Tamara Gvozdenovic, una “Seer” mutante tra efficienza naturale e disfunzione meccanica, ipnotizza la scena della XXXIII edizione del Festival Internazionale del Teatro e della Scena contemporanea di Lugano

Si conclude il breve ma intenso viaggio della nostra redattrice Beatrice Zippo in quel di Lugano ove è stata ufficialmente invitata per recensire le performance della XXXIII edizione del ‘Festival Internazionale del Teatro e della Scena Contemporanea’. (N.d.D.)

Il disclaimer sul sito e all’entrata della sala del LAC, Lugano Arte e Cultura, parla chiaro: lo spettacolo prevede l’uso di luci strobo, immagini di nudo e di suoni molto forti, saranno disponibili dei tappi per le orecchie.
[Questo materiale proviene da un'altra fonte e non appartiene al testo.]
## src/rtl/seq_divider_16.sv

```systemverilog
// seq_divider_16 -- sequential signed divider (radix-2 restoring).
//
// Divides a two's-complement dividend by a two's-complement divisor using
// operand magnitudes, one quotient bit per cycle, then applies sign
// correction. Division truncates toward zero; the remainder takes the sign
// of the dividend. The result appears WIDTH+1 cycles after a start is
// accepted, together with a one-cycle done pulse.
//
// Ports:
//   clk        system clock, rising edge
//   rst        asynchronous, active-high reset
//   start      request, accepted only while idle (busy=0)
//   dividend   two's-complement dividend, sampled with start
//   divisor    two's-complement divisor, sampled with start
//   quotient   signed quotient, held until the next completion
//   remainder  signed remainder, held until the next completion
//   busy       high from the cycle after acceptance until the done cycle
//   done       one-cycle pulse, results valid from this cycle
//   div_zero   divide-by-zero flag, valid with done
//
// Optional feature macro: DIV_ZERO_DETECT_EN
//   defined   : a zero divisor skips the iteration, completes 2 cycles after
//               acceptance with quotient=FFFF, remainder=dividend, div_zero=1
//   undefined : no detection; a zero divisor runs the normal iteration and
//               div_zero is tied low

module seq_divider_16 #(
  parameter int WIDTH = 16
) (
  input  logic             clk,
  input  logic             rst,
  input  logic             start,
  input  logic [WIDTH-1:0] dividend,
  input  logic [WIDTH-1:0] divisor,
  output logic [WIDTH-1:0] quotient,
  output logic [WIDTH-1:0] remainder,
  output logic             busy,
  output logic             done,
  output logic             div_zero
);

  localparam int CW = $clog2(WIDTH + 1);

  typedef enum logic [1:0] {S_IDLE, S_CALC, S_SIGN} state_t;

  state_t           r_state;
  state_t           w_next;
  logic [CW-1:0]    r_cnt;
  logic             r_done;
  logic [WIDTH-1:0] r_quotient;
  logic [WIDTH-1:0] r_remainder;

  // Datapath registers (not reset: only meaningful after an accepted start)
  logic [WIDTH-1:0] r_rem;
  logic [WIDTH-1:0] r_quo;
  logic [WIDTH-1:0] r_dvs;
  logic             r_sign_q;
  logic             r_sign_r;

  logic             w_accept;
  logic             w_last;
  logic [WIDTH:0]   w_shift;
  logic [WIDTH-1:0] w_sub;
  logic             w_fits;

  // Magnitude of a two's-complement value; the most negative value maps to
  // 2^(WIDTH-1), which is still representable as an unsigned magnitude.
  function automatic logic [WIDTH-1:0] f_abs(input logic [WIDTH-1:0] v);
    return v[WIDTH-1] ? ({WIDTH{1'b0}} - v) : v;
  endfunction

  function automatic logic [WIDTH-1:0] f_neg_cond(input logic             neg,
                                                  input logic [WIDTH-1:0] v);
    return neg ? ({WIDTH{1'b0}} - v) : v;
  endfunction

  assign w_accept = (r_state == S_IDLE) && start;
  assign w_last   = (r_cnt == CW'(WIDTH - 1));

  // The shifted partial remainder needs WIDTH+1 bits. After each step the
  // kept remainder is below |divisor| <= 2^(WIDTH-1), so WIDTH bits suffice
  // for storage, and the difference (when it fits) is also below 2^WIDTH.
  assign w_shift = {r_rem, r_quo[WIDTH-1]};
  assign w_fits  = (w_shift >= {1'b0, r_dvs});
  assign w_sub   = w_shift[WIDTH-1:0] - r_dvs;

`ifdef DIV_ZERO_DETECT_EN
  logic r_dz;
  logic r_div_zero;
  logic w_dvs_zero;
  logic w_dz_hold;

  assign w_dvs_zero = (divisor == {WIDTH{1'b0}});
  // A zero-divisor request spends two cycles in SIGN so that done lands
  // two cycles after acceptance; the counter marks the first of them.
  assign w_dz_hold  = r_dz && (r_cnt == {CW{1'b0}});
  assign div_zero   = r_div_zero;
`else
  assign div_zero   = 1'b0;
`endif

  always_ff @(posedge clk or posedge rst) begin
    if (rst) r_state <= S_IDLE;
    else     r_state <= w_next;
  end

  always_comb begin
    w_next = r_state;
    unique case (r_state)
      S_IDLE: begin
        if (start) begin
`ifdef DIV_ZERO_DETECT_EN
          w_next = w_dvs_zero ? S_SIGN : S_CALC;
`else
          w_next = S_CALC;
`endif
        end
      end
      S_CALC: begin
        if (w_last) w_next = S_SIGN;
      end
      S_SIGN: begin
`ifdef DIV_ZERO_DETECT_EN
        w_next = w_dz_hold ? S_SIGN : S_IDLE;
`else
        w_next = S_IDLE;
`endif
      end
      default: w_next = S_IDLE;
    endcase
  end

  // Control and result registers
  always_ff @(posedge clk or posedge rst) begin
    if (rst) begin
      r_cnt       <= {CW{1'b0}};
      r_done      <= 1'b0;
      r_quotient  <= {WIDTH{1'b0}};
      r_remainder <= {WIDTH{1'b0}};
`ifdef DIV_ZERO_DETECT_EN
      r_dz        <= 1'b0;
      r_div_zero  <= 1'b0;
`endif
    end else begin
      r_done <= 1'b0;
      unique case (r_state)
        S_IDLE: begin
          if (start) begin
            r_cnt <= {CW{1'b0}};
`ifdef DIV_ZERO_DETECT_EN
            r_dz  <= w_dvs_zero;
`endif
          end
        end
        S_CALC: begin
          r_cnt <= r_cnt + 1'b1;
        end
        S_SIGN: begin
`ifdef DIV_ZERO_DETECT_EN
          if (w_dz_hold) begin
            r_cnt <= r_cnt + 1'b1;
          end else begin
            r_div_zero <= r_dz;
`else
          begin
`endif
            r_quotient  <= f_neg_cond(r_sign_q, r_quo);
            r_remainder <= f_neg_cond(r_sign_r, r_rem);
            r_done      <= 1'b1;
          end
        end
        default: r_done <= 1'b0;
      endcase
    end
  end

  // Iteration datapath: load magnitudes on accept, one quotient bit per CALC cycle
  always_ff @(posedge clk) begin
    if (w_accept) begin
      r_dvs    <= f_abs(divisor);
      r_sign_r <= dividend[WIDTH-1];
`ifdef DIV_ZERO_DETECT_EN
      if (w_dvs_zero) begin
        // Preload the final state directly: all-ones quotient with no sign
        // flip, and |dividend| as remainder so sign correction restores it.
        r_quo    <= {WIDTH{1'b1}};
        r_rem    <= f_abs(dividend);
        r_sign_q <= 1'b0;
      end else begin
        r_quo    <= f_abs(dividend);
        r_rem    <= {WIDTH{1'b0}};
        r_sign_q <= dividend[WIDTH-1] ^ divisor[WIDTH-1];
      end
`else
      r_quo    <= f_abs(dividend);
      r_rem    <= {WIDTH{1'b0}};
      r_sign_q <= dividend[WIDTH-1] ^ divisor[WIDTH-1];
`endif
    end else if (r_state == S_CALC) begin
      r_rem <= w_fits ? w_sub : w_shift[WIDTH-1:0];
      r_quo <= {r_quo[WIDTH-2:0], w_fits};
    end
  end

  assign quotient  = r_quotient;
  assign remainder = r_remainder;
  assign busy      = (r_state != S_IDLE);
  assign done      = r_done;

endmodule

```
Per evitare di lasciare definitivamente a Lugano i cocci dell’anima ancora sparsi per strada dopo la “Medea” che ha preceduto “Seer” nel programma della XXXIII edizione del FIT Lugano, la tentazione di proteggersi le orecchie è forte. Ma alla fine resisto ad affrontare la performance senza protezioni.

E ho fatto bene. “Seer”, lo spettacolo di e con Tamara Gvozdenovic, co-ideato con Kangding Ray che cura anche le musiche dal vivo, una produzione Le Facteur in coproduzione con Tanzhaus Zürich e C12 Bruxelles e col sostegno di b12 Berlin e Octopus Agents Amsterdam è tanta, tantissima roba, un’abbondante benedizione postmoderna.

Lo spazio scenico è una matrice che misura i movimenti, prima che compaia Gvozdenovic, la tridimensionalità è data dalle luci, dal suono, dal fumo che disegna il vuoto. Gvozdenovic compare in scena indossando davanti al pubblico un body tecnico, mimando una partita a padel, uno sport che è diventato una specie di ossessione collettiva. I movimenti nella matrice spaziale avvengono in piena armonia con la musica, anche grazie ad alcuni comandi che Gvozdenovic aziona sui costumi e sui supporti scenici che utilizza, e che proprio con la musica interagiscono e determinano la sua coreografia.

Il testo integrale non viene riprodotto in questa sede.